Ao contrário do que a imprensa local já divulgou, o sarau não é um bacanal. Nunca presenciei uma cena de sexo durante o sarau, nem conheci qualquer pessoa que tenha presenciado. Se durante os saraus pessoas consomem drogas, não é um reflexo do sarau em si, mas sim de toda a sociedade. É preciso enxergar a realidade: drogas são consumidas na UEM assim como são fora dela, tanto em um sarau quanto em uma das baladas elitistas da Avenida Tiradentes, ou nos gabinetes de muitos de nossos políticos. Os grupos que assumem a organização dos diversos saraus, assim como em qualquer outra instância, não podem controlar todas as pessoas que presentes no sarau. Pensar que existe qualquer lugar da sociedade onde as pessoas não consomem drogas condiz muito mais com uma utopia do que com a realidade.
Nos últimos meses, principalmente após o fechamento do Kanarinhu’s, temos notado que o público dos saraus, especialmente os de quinta-feira, tem aumentado de forma significante. Os saraus não são freqüentados apenas por alunos da UEM, mas pelos mais diversos setores da juventude maringaense. Na ausência de outras atividades culturais gratuitas, os acadêmicos da UEM e a comunidade externa comparecem cada vez em número maior nos saraus, mostrando que a realização destes é uma vontade legítima de milhares de pessoas. Quanto mais aumenta o número de pessoas que freqüentam os saraus, mais claro fica o descaso com a cultura por parte da Reitoria e da Prefeitura Municipal, e a falta de vontade política destas de realizar eventos gratuitos abertos a toda a comunidade. O problema não é o sarau, é a falta de eventos culturais gratuitos em Maringá. Apesar de toda a pressão que está sendo exercida pela Associação de Moradores do Jardim Universitário e pela Reitoria da UEM, os alunos desta universidade continuarão realizando os saraus gratuitos e abertos a toda a comunidade.
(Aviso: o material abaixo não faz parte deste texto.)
[config.mk]
export PLATFORM = sky130hd
export DESIGN_NAME = ifetch_unit
export DESIGN_NICKNAME = d
export VERILOG_FILES = /design/src/rtl/ifetch_unit_pkg.sv /design/src/rtl/ifetch_hold_buf.sv /design/src/rtl/ifetch_unit.sv
export SDC_FILE = /design/constraint.sdc
export NUM_CORES = 1
export LEC_CHECK = 0
export CORE_MARGIN = 1
export CORE_UTILIZATION = 45
export CTS_BUF_LIST = sky130_fd_sc_hd__clkbuf_4 sky130_fd_sc_hd__clkbuf_8 sky130_fd_sc_hd__clkbuf_16
export CTS_CLUSTER_SIZE = 25
export DETAILED_ROUTE_END_ITERATION = 6
export HOLD_SLACK_MARGIN = 0.08
export MAX_ROUTING_LAYER = met4
export PLACE_DENSITY = 0.76
export SLEW_MARGIN = 30
export SYNTH_ARGS = -nofsm -noshare
export SYNTH_HDL_FRONTEND = slang
export SYNTH_SLANG_ARGS = --single-unit
export TNS_END_PERCENT = 1
[constraint.sdc]
create_clock -name clk_i -period 2.02 [get_ports clk_i]
set_input_delay 0.202 -clock clk_i [delete_from_list [all_inputs] [get_ports clk_i]]
set_output_delay 0.202 -clock clk_i [all_outputs]
set_load 0.05 [all_outputs]
[src/rtl/ifetch_unit_pkg.sv]
`default_nettype none
// +-----------------------------------------------------------------+
// | ifetch_unit_pkg : shared types and constants for the fetch unit |
// | Revision 1.0                                                    |
// +-----------------------------------------------------------------+
package ifetch_unit_pkg;

  typedef enum logic [1:0] {
    ST_IDLE  = 2'd0,
    ST_ISSUE = 2'd1,
    ST_FETCH = 2'd2,
    ST_HOLD  = 2'd3
  } fetch_state_e;

  localparam logic [31:0] NOP_INST_DEFAULT = 32'h0000_0000;

endpackage
`default_nettype wire

[src/rtl/ifetch_hold_buf.sv]
`default_nettype none
// +-----------------------------------------------------------------+
// | ifetch_hold_buf : one-entry {valid, addr, data} stall buffer    |
// | Revision 1.0                                                    |
// +-----------------------------------------------------------------+
module ifetch_hold_buf
  import ifetch_unit_pkg::*;
#(
  parameter int ADDR_W = 32,
  parameter int DATA_W = 32
) (
  input  logic              clk_i,
  input  logic              rst_i,
  input  logic              load,
  input  logic              clear,
  input  logic [ADDR_W-1:0] load_addr,
  input  logic [DATA_W-1:0] load_data,
  output logic              valid,
  output logic [ADDR_W-1:0] addr,
  output logic [DATA_W-1:0] data
);

  always_ff @(posedge clk_i or negedge rst_i) begin
    if (!rst_i) begin
      valid <= 1'b0;
      addr  <= '0;
      data  <= '0;
    end else if (clear) begin
      valid <= 1'b0;
    end else if (load) begin
      valid <= 1'b1;
      addr  <= load_addr;
      data  <= load_data;
    end
  end

endmodule
`default_nettype wire

[src/rtl/ifetch_unit.sv]
`default_nettype none
// +-----------------------------------------------------------------+
// | ifetch_unit : req/ack instruction fetch sequencer feeding IF/ID |
// | Revision 1.0                                                    |
// +-----------------------------------------------------------------+
module ifetch_unit
  import ifetch_unit_pkg::*;
#(
  parameter int                ADDR_W   = 32,
  parameter int                DATA_W   = 32,
  parameter logic [DATA_W-1:0] NOP_INST = DATA_W'(NOP_INST_DEFAULT)
) (
  input  logic              clk_i,
  input  logic              rst_i,
  input  logic              start_i,
  input  logic [ADDR_W-1:0] pc_i,
  input  logic              stall_i,
  input  logic              flush_i,
  output logic              pcwrite_o,
  output logic              mem_req_o,
  output logic [ADDR_W-1:0] mem_addr_o,
  input  logic              mem_ack_i,
  input  logic [DATA_W-1:0] mem_data_i,
  output logic [DATA_W-1:0] inst_o,
  output logic [ADDR_W-1:0] inst_pc_o,
  output logic              inst_valid_o
);

  fetch_state_e      state, state_nxt;
  logic [ADDR_W-1:0] addr_q;
  logic              squash_q, squash_nxt;
  logic              buf_load, buf_clear, buf_valid;
  logic [ADDR_W-1:0] buf_addr;
  logic [DATA_W-1:0] buf_data;
  logic              deliver;
  logic [ADDR_W-1:0] dlv_addr;
  logic [DATA_W-1:0] dlv_data;

  ifetch_hold_buf #(
    .ADDR_W (ADDR_W),
    .DATA_W (DATA_W)
  ) u_hold_buf (
    .clk_i     (clk_i),
    .rst_i     (rst_i),
    .load      (buf_load),
    .clear     (buf_clear),
    .load_addr (addr_q),
    .load_data (mem_data_i),
    .valid     (buf_valid),
    .addr      (buf_addr),
    .data      (buf_data)
  );

  always_ff @(posedge clk_i or negedge rst_i) begin
    if (!rst_i) begin
      state    <= ST_IDLE;
      squash_q <= 1'b0;
    end else begin
      state    <= state_nxt;
      squash_q <= squash_nxt;
    end
  end

  always_comb begin
    state_nxt  = state;
    squash_nxt = squash_q;
    buf_load   = 1'b0;
    buf_clear  = 1'b0;
    deliver    = 1'b0;
    dlv_addr   = buf_addr;
    dlv_data   = buf_data;
    mem_req_o  = 1'b0;
    case (state)
      ST_IDLE: begin
        if (start_i) state_nxt = ST_ISSUE;
      end
      // A flush here means pc_i has not yet picked up the branch target.
      ST_ISSUE: begin
        if (flush_i)       state_nxt = ST_ISSUE;
        else if (!start_i) state_nxt = ST_IDLE;
        else               state_nxt = ST_FETCH;
      end
      ST_FETCH: begin
        mem_req_o = 1'b1;
        if (mem_ack_i) begin
          state_nxt = ST_ISSUE;
          if (squash_q || flush_i) begin
            squash_nxt = 1'b0;
          end else if (!stall_i) begin
            deliver  = 1'b1;
            dlv_addr = addr_q;
            dlv_data = mem_data_i;
          end else begin
            buf_load  = 1'b1;
            state_nxt = ST_HOLD;
          end
        end else if (flush_i) begin
          squash_nxt = 1'b1;
        end
      end
      ST_HOLD: begin
        if (flush_i) begin
          buf_clear = 1'b1;
          state_nxt = ST_ISSUE;
        end else if (!stall_i) begin
          deliver   = buf_valid;
          buf_clear = 1'b1;
          state_nxt = ST_ISSUE;
        end
      end
      default: state_nxt = ST_IDLE;
    endcase
  end

  assign pcwrite_o  = flush_i | deliver;
  assign mem_addr_o = addr_q;

  always_ff @(posedge clk_i or negedge rst_i) begin
    if (!rst_i) begin
      addr_q <= '0;
    end else if (state == ST_ISSUE) begin
      addr_q <= pc_i;
    end
  end

  // Flush beats deliver, deliver beats stall; an idle unstalled cycle is a bubble.
  always_ff @(posedge clk_i or negedge rst_i) begin
    if (!rst_i) begin
      inst_o       <= NOP_INST;
      inst_pc_o    <= '0;
      inst_valid_o <= 1'b0;
    end else if (flush_i) begin
      inst_valid_o <= 1'b0;
    end else if (deliver) begin
      inst_o       <= dlv_data;
      inst_pc_o    <= dlv_addr;
      inst_valid_o <= 1'b1;
    end else if (!stall_i) begin
      inst_valid_o <= 1'b0;
    end
  end

endmodule
`default_nettype wire
==> config.mk <==
export PLATFORM = sky130hd
export DESIGN_NAME = sync_fifo_param
export DESIGN_NICKNAME = d
export VERILOG_FILES = /design/src/rtl/sync_fifo_param.sv
export SDC_FILE = /design/constraint.sdc
export NUM_CORES = 1
export LEC_CHECK = 0
export BUFFER_PORTS_ARGS = -buffer_cell sky130_fd_sc_hd__buf_2
export CORE_MARGIN = 1
export CORE_UTILIZATION = 35
export CTS_CLUSTER_DIAMETER = 80
export CTS_CLUSTER_SIZE = 16
export DETAILED_ROUTE_END_ITERATION = 7
export GPL_TIMING_DRIVEN = 0
export HOLD_SLACK_MARGIN = 0.02
export PLACE_DENSITY = 0.55
export SLEW_MARGIN = 30
export SYNTH_ARGS = -nofsm -noshare
export SYNTH_HDL_FRONTEND = slang
export SYNTH_SLANG_ARGS = --single-unit
==> constraint.sdc <==
create_clock -name clk -period 8.4 [get_ports clk]
set_input_delay 1.26 -clock clk [delete_from_list [all_inputs] [get_ports clk]]
set_output_delay 1.26 -clock clk [all_outputs]
set_load 0.01 [all_outputs]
Para os estudantes da UEM, os tempos não são favoráveis. Primeiro veio a Lei Seca, e saímos da rua nos vestibulares. Depois fecharam nossos bares, e então fomos para nossas casas para festar. A polícia nos impediu de fazer as festas em nossas próprias repúblicas, então fomos para longe, para que nossas bandas pudessem tocar nas chácaras distantes. Mas de lá também fomos expulsos. Sem ter para onde ir, nos refugiamos na UEM, nos encontramos nos saraus. Agora até os saraus querem nos negar! Daqui para frente, não aceitamos mais nenhum passo para trás.